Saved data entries
━━━━━━━━━━━━━━━━━━━━━━━━━━━━━━

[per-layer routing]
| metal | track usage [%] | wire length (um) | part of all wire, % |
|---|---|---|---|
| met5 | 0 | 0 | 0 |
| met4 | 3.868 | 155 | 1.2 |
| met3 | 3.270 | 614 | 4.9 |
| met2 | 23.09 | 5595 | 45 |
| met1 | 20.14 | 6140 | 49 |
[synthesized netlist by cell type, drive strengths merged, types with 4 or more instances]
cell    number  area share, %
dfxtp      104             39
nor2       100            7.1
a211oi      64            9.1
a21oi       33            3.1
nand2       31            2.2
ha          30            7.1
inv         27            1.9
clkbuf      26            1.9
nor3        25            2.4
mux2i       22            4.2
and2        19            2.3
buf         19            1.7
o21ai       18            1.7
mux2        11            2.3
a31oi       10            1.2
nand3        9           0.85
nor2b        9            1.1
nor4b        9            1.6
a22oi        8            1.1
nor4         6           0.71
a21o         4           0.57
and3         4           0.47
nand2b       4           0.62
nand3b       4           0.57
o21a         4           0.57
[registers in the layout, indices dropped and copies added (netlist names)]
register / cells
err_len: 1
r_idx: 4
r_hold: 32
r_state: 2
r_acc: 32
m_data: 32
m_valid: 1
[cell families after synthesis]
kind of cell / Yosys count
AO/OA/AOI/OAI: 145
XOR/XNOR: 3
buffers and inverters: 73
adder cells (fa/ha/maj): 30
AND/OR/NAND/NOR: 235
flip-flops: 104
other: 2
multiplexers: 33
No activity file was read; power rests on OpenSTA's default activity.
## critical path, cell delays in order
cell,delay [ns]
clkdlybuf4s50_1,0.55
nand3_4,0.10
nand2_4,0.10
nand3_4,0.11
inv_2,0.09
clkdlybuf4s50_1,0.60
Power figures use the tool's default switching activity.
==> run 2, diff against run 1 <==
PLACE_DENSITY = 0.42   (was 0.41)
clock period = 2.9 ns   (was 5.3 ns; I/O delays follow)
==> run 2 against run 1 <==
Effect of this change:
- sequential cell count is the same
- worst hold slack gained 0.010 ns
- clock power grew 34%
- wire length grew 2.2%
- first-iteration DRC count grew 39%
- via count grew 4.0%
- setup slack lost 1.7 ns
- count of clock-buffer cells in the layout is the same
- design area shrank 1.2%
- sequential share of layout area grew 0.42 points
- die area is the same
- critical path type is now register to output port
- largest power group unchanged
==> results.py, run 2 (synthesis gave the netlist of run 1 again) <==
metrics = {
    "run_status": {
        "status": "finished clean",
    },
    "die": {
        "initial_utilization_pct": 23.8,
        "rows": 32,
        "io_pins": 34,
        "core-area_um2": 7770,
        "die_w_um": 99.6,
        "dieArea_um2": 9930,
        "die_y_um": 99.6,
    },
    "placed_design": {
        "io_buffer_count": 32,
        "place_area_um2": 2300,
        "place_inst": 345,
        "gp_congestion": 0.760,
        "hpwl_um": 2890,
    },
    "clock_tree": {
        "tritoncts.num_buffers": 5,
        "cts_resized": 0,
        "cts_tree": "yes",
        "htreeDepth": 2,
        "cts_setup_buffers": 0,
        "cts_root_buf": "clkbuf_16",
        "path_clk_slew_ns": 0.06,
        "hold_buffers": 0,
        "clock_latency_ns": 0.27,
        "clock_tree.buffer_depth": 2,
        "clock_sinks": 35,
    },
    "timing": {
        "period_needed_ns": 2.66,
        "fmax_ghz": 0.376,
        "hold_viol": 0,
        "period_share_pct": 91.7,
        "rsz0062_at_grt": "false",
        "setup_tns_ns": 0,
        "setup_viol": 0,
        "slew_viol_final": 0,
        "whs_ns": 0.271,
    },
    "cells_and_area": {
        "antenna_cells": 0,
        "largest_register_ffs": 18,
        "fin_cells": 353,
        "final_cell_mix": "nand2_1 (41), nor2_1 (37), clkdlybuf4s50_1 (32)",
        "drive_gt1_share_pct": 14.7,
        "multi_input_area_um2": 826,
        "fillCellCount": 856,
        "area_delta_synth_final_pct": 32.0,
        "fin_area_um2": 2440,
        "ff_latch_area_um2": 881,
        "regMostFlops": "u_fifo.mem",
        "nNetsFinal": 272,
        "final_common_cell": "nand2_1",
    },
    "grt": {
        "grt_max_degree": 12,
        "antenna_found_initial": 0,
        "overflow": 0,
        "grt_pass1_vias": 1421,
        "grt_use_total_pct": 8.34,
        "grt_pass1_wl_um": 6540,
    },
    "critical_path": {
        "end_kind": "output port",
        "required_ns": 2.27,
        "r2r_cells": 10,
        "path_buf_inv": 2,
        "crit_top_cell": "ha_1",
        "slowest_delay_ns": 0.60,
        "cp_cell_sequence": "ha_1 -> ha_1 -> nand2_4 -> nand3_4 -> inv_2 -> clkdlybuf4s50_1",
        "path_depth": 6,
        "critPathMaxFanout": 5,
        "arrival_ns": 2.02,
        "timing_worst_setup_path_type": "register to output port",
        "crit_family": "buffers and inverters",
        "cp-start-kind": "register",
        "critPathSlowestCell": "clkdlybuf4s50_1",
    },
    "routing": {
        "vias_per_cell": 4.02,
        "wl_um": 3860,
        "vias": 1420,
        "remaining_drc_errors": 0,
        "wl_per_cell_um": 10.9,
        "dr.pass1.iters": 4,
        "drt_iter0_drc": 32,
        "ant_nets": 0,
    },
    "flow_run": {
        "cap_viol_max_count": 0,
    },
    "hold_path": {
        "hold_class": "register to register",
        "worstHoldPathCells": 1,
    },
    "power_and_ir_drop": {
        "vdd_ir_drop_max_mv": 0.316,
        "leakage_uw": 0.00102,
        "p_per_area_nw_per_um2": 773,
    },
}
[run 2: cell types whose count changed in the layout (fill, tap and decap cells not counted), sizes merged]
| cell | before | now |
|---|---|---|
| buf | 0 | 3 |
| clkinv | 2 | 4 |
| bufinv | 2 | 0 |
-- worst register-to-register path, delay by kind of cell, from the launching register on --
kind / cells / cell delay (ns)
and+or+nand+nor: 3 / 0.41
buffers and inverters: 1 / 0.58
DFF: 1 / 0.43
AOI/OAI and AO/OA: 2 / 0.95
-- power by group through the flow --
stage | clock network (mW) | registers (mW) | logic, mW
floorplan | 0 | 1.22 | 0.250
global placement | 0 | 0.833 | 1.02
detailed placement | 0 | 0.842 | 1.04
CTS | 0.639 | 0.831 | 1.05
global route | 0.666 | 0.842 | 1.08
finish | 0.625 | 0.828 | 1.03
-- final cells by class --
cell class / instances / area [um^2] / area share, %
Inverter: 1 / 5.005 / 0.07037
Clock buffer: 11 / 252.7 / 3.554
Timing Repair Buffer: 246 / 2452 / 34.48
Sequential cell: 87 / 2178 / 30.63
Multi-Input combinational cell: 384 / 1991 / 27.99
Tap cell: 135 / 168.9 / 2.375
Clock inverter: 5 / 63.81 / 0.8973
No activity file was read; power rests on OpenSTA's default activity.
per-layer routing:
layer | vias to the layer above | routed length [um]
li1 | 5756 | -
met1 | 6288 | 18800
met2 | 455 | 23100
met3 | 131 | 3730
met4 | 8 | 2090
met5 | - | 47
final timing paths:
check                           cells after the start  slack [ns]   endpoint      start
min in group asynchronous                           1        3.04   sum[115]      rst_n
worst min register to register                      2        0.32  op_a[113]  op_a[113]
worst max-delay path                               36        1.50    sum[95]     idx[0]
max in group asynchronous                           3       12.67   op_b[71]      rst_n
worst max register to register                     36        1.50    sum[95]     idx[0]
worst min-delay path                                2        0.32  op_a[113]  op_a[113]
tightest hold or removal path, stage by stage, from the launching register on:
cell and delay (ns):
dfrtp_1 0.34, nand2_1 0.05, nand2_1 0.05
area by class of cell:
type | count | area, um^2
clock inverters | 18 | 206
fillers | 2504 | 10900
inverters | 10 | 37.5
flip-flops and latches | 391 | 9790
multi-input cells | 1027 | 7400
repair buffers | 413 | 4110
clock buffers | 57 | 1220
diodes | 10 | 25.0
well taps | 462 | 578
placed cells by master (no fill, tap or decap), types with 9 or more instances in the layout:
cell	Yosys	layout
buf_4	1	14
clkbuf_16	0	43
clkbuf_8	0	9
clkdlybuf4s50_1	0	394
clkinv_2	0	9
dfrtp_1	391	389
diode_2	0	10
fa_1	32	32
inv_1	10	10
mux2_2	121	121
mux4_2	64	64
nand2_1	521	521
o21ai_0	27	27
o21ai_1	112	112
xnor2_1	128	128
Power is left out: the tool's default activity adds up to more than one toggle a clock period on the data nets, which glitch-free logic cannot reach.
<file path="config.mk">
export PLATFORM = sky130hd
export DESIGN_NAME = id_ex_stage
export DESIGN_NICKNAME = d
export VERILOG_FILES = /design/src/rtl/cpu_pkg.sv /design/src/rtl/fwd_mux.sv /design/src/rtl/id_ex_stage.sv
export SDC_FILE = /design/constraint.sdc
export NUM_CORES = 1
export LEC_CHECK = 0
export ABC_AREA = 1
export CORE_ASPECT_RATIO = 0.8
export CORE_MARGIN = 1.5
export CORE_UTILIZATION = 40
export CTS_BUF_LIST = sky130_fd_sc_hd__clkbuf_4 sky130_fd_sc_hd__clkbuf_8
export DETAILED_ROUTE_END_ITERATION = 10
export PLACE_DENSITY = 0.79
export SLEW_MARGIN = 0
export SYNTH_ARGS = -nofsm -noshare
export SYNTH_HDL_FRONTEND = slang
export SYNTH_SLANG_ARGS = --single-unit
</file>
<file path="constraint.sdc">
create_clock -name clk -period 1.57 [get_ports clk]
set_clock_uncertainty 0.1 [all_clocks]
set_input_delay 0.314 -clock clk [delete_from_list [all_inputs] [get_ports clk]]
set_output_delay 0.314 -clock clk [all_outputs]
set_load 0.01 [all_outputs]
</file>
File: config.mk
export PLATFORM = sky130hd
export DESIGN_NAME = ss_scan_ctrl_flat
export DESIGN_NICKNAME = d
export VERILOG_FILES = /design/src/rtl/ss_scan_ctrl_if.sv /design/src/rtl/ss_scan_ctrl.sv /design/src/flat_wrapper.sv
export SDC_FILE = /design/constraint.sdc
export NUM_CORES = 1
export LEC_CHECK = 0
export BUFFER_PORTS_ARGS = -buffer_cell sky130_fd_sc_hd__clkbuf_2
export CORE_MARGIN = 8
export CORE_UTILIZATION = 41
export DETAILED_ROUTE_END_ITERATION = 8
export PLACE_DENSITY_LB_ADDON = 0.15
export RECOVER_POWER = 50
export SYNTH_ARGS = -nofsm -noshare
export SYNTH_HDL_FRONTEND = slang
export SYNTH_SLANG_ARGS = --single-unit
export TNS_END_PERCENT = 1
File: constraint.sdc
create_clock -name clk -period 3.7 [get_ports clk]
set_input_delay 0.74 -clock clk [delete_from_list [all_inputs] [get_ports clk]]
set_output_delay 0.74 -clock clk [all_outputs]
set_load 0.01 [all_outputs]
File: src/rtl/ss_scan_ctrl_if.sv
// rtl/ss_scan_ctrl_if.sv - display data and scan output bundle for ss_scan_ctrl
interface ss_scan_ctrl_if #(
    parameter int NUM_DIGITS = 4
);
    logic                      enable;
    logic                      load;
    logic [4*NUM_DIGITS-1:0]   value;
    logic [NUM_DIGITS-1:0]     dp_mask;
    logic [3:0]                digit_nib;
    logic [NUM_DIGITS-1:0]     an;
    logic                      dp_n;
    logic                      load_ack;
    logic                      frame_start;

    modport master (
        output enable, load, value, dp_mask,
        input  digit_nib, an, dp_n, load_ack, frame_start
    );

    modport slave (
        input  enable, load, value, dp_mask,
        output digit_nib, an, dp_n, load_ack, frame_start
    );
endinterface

━━━━━━━━━━━━━━━━━━━━━━━━━━━━━━

# Instructions to follow
Wherever "registers" occurs in the entries above, copy the line it sits on.

# Written response
[registers in the layout, indices dropped and copies added (netlist names)]
stage | clock network (mW) | registers (mW) | logic, mW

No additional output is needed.